Problem requirements: Your answer must hold only the lines below from the line containing "234 | 1780 |" through the line containing "clock arrival spread, ns: 0.073 / 0.073", each reproduced exactly.

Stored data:
· · · ·
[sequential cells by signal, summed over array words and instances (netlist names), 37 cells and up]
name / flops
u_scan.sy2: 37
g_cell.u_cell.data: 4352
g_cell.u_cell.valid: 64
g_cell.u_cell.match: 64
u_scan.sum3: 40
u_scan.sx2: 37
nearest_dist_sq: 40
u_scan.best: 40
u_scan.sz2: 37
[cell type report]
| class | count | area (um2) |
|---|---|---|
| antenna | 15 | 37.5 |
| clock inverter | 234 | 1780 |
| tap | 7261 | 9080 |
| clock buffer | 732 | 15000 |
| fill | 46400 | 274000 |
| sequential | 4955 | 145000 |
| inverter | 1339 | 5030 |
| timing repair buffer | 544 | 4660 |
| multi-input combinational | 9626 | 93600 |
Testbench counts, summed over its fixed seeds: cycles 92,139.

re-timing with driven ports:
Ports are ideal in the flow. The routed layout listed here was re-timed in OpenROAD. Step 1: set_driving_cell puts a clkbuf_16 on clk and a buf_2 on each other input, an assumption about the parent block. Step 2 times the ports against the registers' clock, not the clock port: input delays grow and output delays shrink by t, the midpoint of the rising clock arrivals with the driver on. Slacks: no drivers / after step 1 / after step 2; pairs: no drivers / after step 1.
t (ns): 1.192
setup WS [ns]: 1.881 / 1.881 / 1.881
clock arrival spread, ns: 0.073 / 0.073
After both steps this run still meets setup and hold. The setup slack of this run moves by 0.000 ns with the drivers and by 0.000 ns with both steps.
This is an optimization exercise on Yosys and OpenROAD, whose aim is small area, a short achievable clock period and few clock cycles per item, not a production implementation. Function was checked by simulation only, so behaviour that the tests miss may differ from the original. Power figures rest on the tool's default switching activity, not on a simulated workload.

// accelbrot_scan_gen
module accelbrot_scan_gen #(
  parameter int NWORDS = 8,
  parameter int WWIDTH = 34,
  parameter int TWIDTH = 24,
  parameter int XWIDTH = 12,
  parameter int YWIDTH = 12
) (
  input  logic                     clk,
  input  logic                     rstn,
  input  logic [NWORDS*WWIDTH-1:0] cfg_a0,
  input  logic [NWORDS*WWIDTH-1:0] cfg_b0,
  input  logic [NWORDS*WWIDTH-1:0] cfg_step,
  input  logic [XWIDTH-1:0]        cfg_width,
  input  logic [YWIDTH-1:0]        cfg_height,
  input  logic                     ctl_start,
  output logic                     ctl_busy,
  output logic                     ctl_done,
  output logic [31:0]              sts_num_issued,
  output logic [WWIDTH-1:0]        enter_a,
  output logic [WWIDTH-1:0]        enter_b,
  output logic [TWIDTH-1:0]        enter_tag,
  output logic                     enter_start,
  output logic                     enter_valid,
  input  logic                     enter_bp
);
Size in the first run: about 3200 cells after synthesis, ~1300 flip-flops, ~40000 um^2 of cells after synthesis.
export LEC_CHECK = 0
export CAP_MARGIN = 20
export CORE_MARGIN = 2
export CORE_UTILIZATION = 55
export SETUP_SLACK_MARGIN = 2.7
export SLEW_MARGIN = 20
create_clock -name core_clock -period 5.0 [get_ports {clk}]
standard.sh (not shown) runs the stock make flow with config.mk's settings and CLKGATE_MAP_FILE= SYNTH_SCRIPT=/design/flow/synth_recipe.tcl, a recipe that flattens the netlist after the stock synthesis.
==> flow/flow/run.sh <==
#!/bin/bash
# Standard ORFS layout (the standard.sh) with plain buffers on the ports,
# larger clock-tree leaf clusters driven by smaller buffers, and no dummy
# clock loads.
set -euo pipefail
bash standard.sh "BUFFER_PORTS_ARGS=-buffer_cell sky130_fd_sc_hd__buf_1" \
  "CTS_ARGS=-sink_clustering_enable -repair_clock_nets -dont_use_dummy_load -root_buf sky130_fd_sc_hd__clkbuf_16 -sink_clustering_buffer sky130_fd_sc_hd__clkbuf_8 -sink_clustering_size 14 -sink_clustering_max_diameter 50 -buf_list {sky130_fd_sc_hd__clkbuf_8 sky130_fd_sc_hd__clkbuf_16}" \
  finish > standard_make.log 2>&1
Testbench counts at the start, summed over its fixed seeds: cycles 281,128, pixels 35,068.
Change:
--- a/flow/design.v
+++ b/flow/design.v
@@ -56,24 +56,24 @@
   output logic [TWIDTH-1:0]        enter_tag,
   output logic                     enter_start,
   output logic                     enter_valid,
   input  logic                     enter_bp
 );
   localparam int NB = NWORDS * WWIDTH;
   localparam int WB = accelbrot_pkg::widx_bits(NWORDS);
   localparam logic [WB-1:0] WLAST = WB'(NWORDS - 1);
   localparam logic [WB-1:0] WLOAD = WB'(NWORDS - 5);
   localparam logic [WB-1:0] WPRE0 = WB'(NWORDS - 4);
   localparam int RB = 5 * WWIDTH;             
-  localparam int S1 = (WWIDTH + 6) / 3;       
-  localparam int S2 = (WWIDTH - S1) / 2;      
+  localparam int S1 = (WWIDTH + 2) / 3;       
+  localparam int S2 = (WWIDTH - S1) / 2;
   localparam int S3 = WWIDTH - S1 - S2;
   localparam int CW = XWIDTH + YWIDTH;
   logic [NB-1:0]     a_cur_q, a_row0_q, b_cur_q, step_q;
   logic [S1:0]       l1_q;
   logic [S1+S2:0]    l2_q;
   logic [WWIDTH:0]   p_q;
   logic [S1-1:0]     x1_q, y1_q;
   logic              c_q, c1_q, sel0_q, nsel0_q, sel1_q, nsel1_q, sel2_q, sel3_q, nsel2_q, nsel3_q;
   logic [XWIDTH-1:0] width_q, xrem_q;
   logic [YWIDTH-1:0] yrem_q;
   logic              w1_q, w12_q, eor_q, eorn_q, lrow_q, first_q;
@@ -91,55 +91,55 @@
   assign wlast   = (ph_q == WLAST);
   assign wend    = valid_q && wlast;
   assign last_px = eor_q && lrow_q;
   assign begin_b = !enter_bp && busy_q && wlast && !(wend && last_px);
   assign a_lo = a_cur_q[WWIDTH-1:0];
   assign b_lo = b_cur_q[WWIDTH-1:0];
   assign r_lo = a_row0_q[WWIDTH-1:0];
   assign ag  = vld_q && !eor_q;
   assign bg  = vld_q && eor_q;
   assign a0w = first_q ? a_lo : r_lo;
   assign x1 = sel0_q ? b_cur_q[4*WWIDTH +: S1] : a_cur_q[4*WWIDTH +: S1];
-  assign y1 = step_q[4*WWIDTH +: S1] ^ {S1{!nsel0_q ^ ph_q[0]}};
+  assign y1 = step_q[4*WWIDTH +: S1] ^ {S1{!nsel0_q}};
   assign x2 = sel2_q ? b_cur_q[2*WWIDTH+S1 +: S2] : a_cur_q[2*WWIDTH+S1 +: S2];
   assign y2 = step_q[2*WWIDTH+S1 +: S2] ^ {S2{!nsel2_q}};
   assign x3 = sel3_q ? b_cur_q[WWIDTH+S1+S2 +: S3] : a_cur_q[WWIDTH+S1+S2 +: S3];
   assign y3 = step_q[WWIDTH+S1+S2 +: S3] ^ {S3{!nsel3_q}};
   assign sum   = p_q[WWIDTH-1:0] + WWIDTH'(c_q);
   assign c_n   = p_q[WWIDTH] || (c_q && (&p_q[WWIDTH-1:0]));
   assign a_ent = ag ? sum : bg ? a0w : a_lo;
   assign b_ent = bg ? sum : b_lo;
   always_ff @(posedge clk) begin
     a_cur_q  <= {cfg_a0[NB-RB-1:0], cfg_a0[NB-1:NB-RB]} & {NB{idle_q}}
               | {a_ent, a_cur_q[NB-1:WWIDTH]} & {NB{run_q}};
     b_cur_q  <= {cfg_b0[NB-RB-1:0], cfg_b0[NB-1:NB-RB]} & {NB{idle_q}}
               | {b_ent, b_cur_q[NB-1:WWIDTH]} & {NB{run_q}};
-    step_q   <= ~(({cfg_step[NB-RB-1:0], cfg_step[NB-1:NB-RB]} | {NB{run_q}})
-                & ({step_q[WWIDTH-1:0], step_q[NB-1:WWIDTH]} | {NB{idle_q}}));
+    step_q   <= {cfg_step[NB-RB-1:0], cfg_step[NB-1:NB-RB]} & {NB{idle_q}}
+              | {step_q[WWIDTH-1:0], step_q[NB-1:WWIDTH]} & {NB{run_q}};
     a_row0_q <= {a0w, a_row0_q[NB-1:WWIDTH]};
     x1_q     <= x1;
     y1_q     <= y1;
     c1_q     <= sel0_q && ph_q == WPRE0;
     l1_q     <= {1'b0, x1_q} + {1'b0, y1_q} + (S1+1)'(c1_q);
     l2_q     <= {{1'b0, x2} + {1'b0, y2} + (S2+1)'(l1_q[S1]), l1_q[S1-1:0]};
     p_q      <= {{1'b0, x3} + {1'b0, y3} + (S3+1)'(l2_q[S1+S2]), l2_q[S1+S2-1:0]};
     if (ph_q == WLOAD || ph_q == WLAST) begin
       sel0_q  <= vld_q ? eorn_q : eor_q;
       nsel0_q <= !(vld_q ? eorn_q : eor_q);
     end
     sel1_q   <= sel0_q;
     nsel1_q  <= nsel0_q;
     sel2_q   <= sel1_q;
-    nsel2_q  <= !nsel1_q ^ ph_q[0];   
+    nsel2_q  <= nsel1_q;
     sel3_q   <= sel2_q;
-    nsel3_q  <= sel2_q ^ ph_q[0];
+    nsel3_q  <= nsel2_q;
     c_q      <= c_n && !wlast;
     if (idle_q) begin
       width_q <= cfg_width;
       xrem_q  <= cfg_width;
       yrem_q  <= cfg_height;
       w1_q    <= (cfg_width == XWIDTH'(1));
       w12_q   <= (cfg_width == XWIDTH'(1)) || (cfg_width == XWIDTH'(2));
       eor_q   <= (cfg_width == XWIDTH'(1));
       eorn_q  <= (cfg_width == XWIDTH'(1)) || (cfg_width == XWIDTH'(2));
       lrow_q  <= (cfg_height == YWIDTH'(1));
       first_q <= 1'b1;
The new run finished clean.
Worst hold slack degrades by 0.035 ns.
Setup slack improves by 0.16 ns.
Critical path depth is lower by 1.
Synthesized area is higher by 1.7%.
Clock-buffer cell count is lower by 1.
Testbench counts after the change, summed over its fixed seeds: cycles 281,128, pixels 35,068.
· · · ·
Written answer:
| clock inverter | 234 | 1780 |
| tap | 7261 | 9080 |
| clock buffer | 732 | 15000 |
| fill | 46400 | 274000 |
| sequential | 4955 | 145000 |
| inverter | 1339 | 5030 |
| timing repair buffer | 544 | 4660 |
| multi-input combinational | 9626 | 93600 |
Testbench counts, summed over its fixed seeds: cycles 92,139.

re-timing with driven ports:
Ports are ideal in the flow. The routed layout listed here was re-timed in OpenROAD. Step 1: set_driving_cell puts a clkbuf_16 on clk and a buf_2 on each other input, an assumption about the parent block. Step 2 times the ports against the registers' clock, not the clock port: input delays grow and output delays shrink by t, the midpoint of the rising clock arrivals with the driver on. Slacks: no drivers / after step 1 / after step 2; pairs: no drivers / after step 1.
t (ns): 1.192
setup WS [ns]: 1.881 / 1.881 / 1.881
clock arrival spread, ns: 0.073 / 0.073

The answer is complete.